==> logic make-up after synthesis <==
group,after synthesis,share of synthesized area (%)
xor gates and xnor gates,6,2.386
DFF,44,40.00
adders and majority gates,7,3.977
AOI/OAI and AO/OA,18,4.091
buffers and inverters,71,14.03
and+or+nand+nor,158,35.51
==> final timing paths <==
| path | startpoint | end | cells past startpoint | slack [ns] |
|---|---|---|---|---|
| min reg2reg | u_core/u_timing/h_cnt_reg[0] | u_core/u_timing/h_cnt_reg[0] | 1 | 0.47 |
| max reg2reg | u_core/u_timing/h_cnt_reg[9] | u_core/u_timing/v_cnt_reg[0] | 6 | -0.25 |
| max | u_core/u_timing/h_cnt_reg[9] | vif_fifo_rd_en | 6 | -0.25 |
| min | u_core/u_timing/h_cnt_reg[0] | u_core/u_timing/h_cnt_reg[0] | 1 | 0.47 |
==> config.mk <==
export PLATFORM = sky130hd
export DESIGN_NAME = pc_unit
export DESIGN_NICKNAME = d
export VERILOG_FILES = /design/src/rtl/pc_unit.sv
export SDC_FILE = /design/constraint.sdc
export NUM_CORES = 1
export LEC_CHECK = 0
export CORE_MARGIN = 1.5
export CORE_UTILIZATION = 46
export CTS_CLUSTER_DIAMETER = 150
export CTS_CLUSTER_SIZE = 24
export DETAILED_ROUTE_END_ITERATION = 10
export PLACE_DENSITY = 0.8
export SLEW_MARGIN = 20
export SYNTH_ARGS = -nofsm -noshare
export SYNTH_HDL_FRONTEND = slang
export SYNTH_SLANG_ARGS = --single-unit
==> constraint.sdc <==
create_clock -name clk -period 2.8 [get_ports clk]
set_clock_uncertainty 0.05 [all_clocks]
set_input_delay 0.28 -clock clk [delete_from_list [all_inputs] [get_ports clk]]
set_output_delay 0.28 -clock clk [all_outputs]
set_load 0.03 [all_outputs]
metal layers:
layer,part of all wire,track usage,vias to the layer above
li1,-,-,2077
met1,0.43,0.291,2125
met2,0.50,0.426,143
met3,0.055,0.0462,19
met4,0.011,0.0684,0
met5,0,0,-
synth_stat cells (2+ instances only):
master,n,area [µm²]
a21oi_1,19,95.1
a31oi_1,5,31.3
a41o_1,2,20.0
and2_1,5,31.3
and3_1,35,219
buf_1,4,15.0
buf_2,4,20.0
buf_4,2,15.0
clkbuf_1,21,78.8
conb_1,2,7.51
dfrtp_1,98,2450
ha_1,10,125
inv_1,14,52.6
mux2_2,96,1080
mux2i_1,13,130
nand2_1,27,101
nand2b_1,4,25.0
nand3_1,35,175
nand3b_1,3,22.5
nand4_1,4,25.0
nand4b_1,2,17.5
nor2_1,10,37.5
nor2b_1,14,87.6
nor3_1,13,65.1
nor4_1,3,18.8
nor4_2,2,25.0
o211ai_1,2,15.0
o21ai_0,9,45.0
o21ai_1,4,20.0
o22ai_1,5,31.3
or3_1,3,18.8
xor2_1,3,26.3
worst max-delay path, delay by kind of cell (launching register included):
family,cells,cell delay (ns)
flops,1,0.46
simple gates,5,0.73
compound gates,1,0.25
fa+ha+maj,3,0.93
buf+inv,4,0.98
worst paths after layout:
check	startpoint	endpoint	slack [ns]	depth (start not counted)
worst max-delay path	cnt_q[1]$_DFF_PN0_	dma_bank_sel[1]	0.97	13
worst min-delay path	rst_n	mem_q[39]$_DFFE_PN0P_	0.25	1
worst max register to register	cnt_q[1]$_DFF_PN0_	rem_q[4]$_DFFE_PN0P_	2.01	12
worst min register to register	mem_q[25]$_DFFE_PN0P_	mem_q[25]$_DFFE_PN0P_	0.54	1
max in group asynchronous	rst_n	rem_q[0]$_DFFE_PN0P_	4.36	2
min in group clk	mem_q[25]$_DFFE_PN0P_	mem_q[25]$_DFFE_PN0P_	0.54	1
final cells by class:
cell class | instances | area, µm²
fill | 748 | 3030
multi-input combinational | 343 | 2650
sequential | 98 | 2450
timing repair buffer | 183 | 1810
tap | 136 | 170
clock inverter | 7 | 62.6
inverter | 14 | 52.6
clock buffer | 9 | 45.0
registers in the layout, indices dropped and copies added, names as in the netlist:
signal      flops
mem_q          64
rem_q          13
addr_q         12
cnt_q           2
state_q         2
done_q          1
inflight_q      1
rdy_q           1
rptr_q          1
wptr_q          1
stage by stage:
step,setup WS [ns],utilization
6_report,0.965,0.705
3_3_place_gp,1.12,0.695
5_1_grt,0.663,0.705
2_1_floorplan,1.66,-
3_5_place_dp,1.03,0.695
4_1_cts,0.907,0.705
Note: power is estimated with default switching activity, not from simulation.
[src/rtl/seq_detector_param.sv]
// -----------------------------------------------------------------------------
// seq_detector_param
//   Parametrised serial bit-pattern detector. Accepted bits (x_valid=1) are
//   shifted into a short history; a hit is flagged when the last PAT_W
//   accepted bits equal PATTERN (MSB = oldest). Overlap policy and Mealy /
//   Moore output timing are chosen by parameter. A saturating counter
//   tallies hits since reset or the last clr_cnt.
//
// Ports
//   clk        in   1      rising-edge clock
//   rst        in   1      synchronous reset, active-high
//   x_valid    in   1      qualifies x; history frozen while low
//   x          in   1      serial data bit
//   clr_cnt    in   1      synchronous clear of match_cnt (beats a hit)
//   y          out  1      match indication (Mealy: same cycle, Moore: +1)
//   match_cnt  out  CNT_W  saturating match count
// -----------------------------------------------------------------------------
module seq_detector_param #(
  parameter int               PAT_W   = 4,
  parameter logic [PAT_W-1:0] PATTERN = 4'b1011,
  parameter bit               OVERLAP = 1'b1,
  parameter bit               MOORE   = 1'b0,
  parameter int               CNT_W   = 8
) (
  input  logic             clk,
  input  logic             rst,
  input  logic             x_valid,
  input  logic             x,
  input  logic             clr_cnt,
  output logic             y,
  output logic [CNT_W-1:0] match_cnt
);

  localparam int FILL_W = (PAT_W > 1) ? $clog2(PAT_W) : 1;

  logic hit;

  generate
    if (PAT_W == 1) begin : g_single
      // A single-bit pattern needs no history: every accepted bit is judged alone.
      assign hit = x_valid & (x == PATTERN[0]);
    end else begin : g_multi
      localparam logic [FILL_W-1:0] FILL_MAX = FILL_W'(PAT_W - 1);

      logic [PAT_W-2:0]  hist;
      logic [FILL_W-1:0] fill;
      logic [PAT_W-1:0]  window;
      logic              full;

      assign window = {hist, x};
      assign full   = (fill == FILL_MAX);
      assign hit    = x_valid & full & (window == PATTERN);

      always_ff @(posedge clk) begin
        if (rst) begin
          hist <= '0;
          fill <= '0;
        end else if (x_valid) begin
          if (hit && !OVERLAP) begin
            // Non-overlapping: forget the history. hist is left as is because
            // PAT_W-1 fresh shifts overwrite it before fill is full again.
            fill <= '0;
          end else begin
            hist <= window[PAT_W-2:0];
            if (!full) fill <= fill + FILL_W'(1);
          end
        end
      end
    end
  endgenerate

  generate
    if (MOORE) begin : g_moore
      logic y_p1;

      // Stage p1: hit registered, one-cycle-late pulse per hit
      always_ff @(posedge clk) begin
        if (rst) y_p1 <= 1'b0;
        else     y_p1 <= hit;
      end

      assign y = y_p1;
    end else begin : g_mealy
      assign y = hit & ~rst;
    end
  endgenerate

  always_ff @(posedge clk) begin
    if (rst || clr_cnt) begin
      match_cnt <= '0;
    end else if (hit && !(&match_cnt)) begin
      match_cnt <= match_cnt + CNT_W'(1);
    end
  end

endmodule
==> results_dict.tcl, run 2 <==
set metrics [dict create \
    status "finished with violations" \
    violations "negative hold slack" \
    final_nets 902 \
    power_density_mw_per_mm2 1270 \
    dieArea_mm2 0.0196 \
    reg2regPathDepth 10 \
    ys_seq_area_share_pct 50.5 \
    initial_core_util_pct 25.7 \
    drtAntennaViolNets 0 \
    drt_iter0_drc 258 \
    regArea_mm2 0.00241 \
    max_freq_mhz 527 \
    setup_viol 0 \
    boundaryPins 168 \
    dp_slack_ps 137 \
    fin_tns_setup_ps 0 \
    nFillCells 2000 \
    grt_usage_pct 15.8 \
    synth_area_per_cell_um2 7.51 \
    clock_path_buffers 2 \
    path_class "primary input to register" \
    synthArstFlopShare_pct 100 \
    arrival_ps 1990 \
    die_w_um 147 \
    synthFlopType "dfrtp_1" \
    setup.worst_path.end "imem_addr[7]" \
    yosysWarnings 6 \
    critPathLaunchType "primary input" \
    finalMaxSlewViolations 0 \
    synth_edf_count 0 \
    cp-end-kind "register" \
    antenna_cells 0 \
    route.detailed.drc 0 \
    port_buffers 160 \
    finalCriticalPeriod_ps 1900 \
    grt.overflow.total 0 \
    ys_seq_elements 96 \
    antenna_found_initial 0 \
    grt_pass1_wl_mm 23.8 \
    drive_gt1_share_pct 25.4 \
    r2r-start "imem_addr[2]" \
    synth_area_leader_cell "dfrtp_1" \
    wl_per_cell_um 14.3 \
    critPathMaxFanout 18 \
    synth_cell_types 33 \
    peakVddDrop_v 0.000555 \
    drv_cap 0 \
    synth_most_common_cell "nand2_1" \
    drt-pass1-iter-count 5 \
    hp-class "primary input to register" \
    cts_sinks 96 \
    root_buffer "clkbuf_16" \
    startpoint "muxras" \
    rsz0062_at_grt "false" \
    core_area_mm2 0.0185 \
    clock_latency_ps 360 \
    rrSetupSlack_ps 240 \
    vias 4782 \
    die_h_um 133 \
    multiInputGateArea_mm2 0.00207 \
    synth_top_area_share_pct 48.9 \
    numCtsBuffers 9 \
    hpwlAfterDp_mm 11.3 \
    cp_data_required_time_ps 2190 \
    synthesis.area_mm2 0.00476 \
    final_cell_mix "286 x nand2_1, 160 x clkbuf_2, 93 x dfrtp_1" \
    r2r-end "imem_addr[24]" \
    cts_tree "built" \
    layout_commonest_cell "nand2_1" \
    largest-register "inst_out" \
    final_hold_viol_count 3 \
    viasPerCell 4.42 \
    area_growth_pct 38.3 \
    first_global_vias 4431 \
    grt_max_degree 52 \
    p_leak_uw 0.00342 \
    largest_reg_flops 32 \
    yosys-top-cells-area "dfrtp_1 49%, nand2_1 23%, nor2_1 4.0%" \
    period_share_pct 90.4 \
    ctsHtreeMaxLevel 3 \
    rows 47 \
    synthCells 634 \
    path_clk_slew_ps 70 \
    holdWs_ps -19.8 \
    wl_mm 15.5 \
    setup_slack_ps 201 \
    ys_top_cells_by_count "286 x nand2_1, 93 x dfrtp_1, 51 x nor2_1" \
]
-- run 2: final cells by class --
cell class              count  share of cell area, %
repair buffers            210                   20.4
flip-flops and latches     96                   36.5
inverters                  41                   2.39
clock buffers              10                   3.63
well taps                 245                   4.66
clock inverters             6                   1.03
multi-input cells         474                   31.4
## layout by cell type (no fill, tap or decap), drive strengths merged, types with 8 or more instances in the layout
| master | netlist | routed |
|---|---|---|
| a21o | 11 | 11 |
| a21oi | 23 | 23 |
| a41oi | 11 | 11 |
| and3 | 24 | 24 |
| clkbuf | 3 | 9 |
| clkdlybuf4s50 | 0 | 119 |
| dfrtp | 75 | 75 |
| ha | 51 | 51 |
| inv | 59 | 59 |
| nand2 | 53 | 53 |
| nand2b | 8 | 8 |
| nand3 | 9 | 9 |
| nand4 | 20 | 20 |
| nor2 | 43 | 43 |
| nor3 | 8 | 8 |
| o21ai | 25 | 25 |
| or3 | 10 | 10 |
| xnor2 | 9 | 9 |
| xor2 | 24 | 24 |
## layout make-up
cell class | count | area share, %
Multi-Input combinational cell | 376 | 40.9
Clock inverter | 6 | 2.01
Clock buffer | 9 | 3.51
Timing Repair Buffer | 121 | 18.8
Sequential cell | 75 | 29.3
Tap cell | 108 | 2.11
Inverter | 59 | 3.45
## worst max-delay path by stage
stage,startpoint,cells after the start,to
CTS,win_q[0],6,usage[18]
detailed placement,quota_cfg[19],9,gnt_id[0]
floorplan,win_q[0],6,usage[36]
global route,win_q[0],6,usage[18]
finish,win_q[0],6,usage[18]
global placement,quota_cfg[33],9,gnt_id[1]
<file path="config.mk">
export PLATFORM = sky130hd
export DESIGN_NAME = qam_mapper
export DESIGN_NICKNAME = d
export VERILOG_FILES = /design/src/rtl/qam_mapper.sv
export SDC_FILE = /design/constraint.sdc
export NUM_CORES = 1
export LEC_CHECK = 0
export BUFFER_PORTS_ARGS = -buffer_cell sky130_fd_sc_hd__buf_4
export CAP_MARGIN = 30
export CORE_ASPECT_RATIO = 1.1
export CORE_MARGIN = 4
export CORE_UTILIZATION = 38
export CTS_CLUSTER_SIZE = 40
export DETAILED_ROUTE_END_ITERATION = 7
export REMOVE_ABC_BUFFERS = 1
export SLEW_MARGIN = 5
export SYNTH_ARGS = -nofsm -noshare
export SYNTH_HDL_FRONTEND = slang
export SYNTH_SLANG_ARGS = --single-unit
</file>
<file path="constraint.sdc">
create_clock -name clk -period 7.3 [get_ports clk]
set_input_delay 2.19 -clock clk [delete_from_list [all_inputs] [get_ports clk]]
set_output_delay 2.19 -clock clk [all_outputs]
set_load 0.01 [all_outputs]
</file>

Your objective: For every line above that has "startpoint" in it, copy the line.

Expected output:
| path | startpoint | end | cells past startpoint | slack [ns] |
check	startpoint	endpoint	slack [ns]	depth (start not counted)
    startpoint "muxras" \
stage,startpoint,cells after the start,to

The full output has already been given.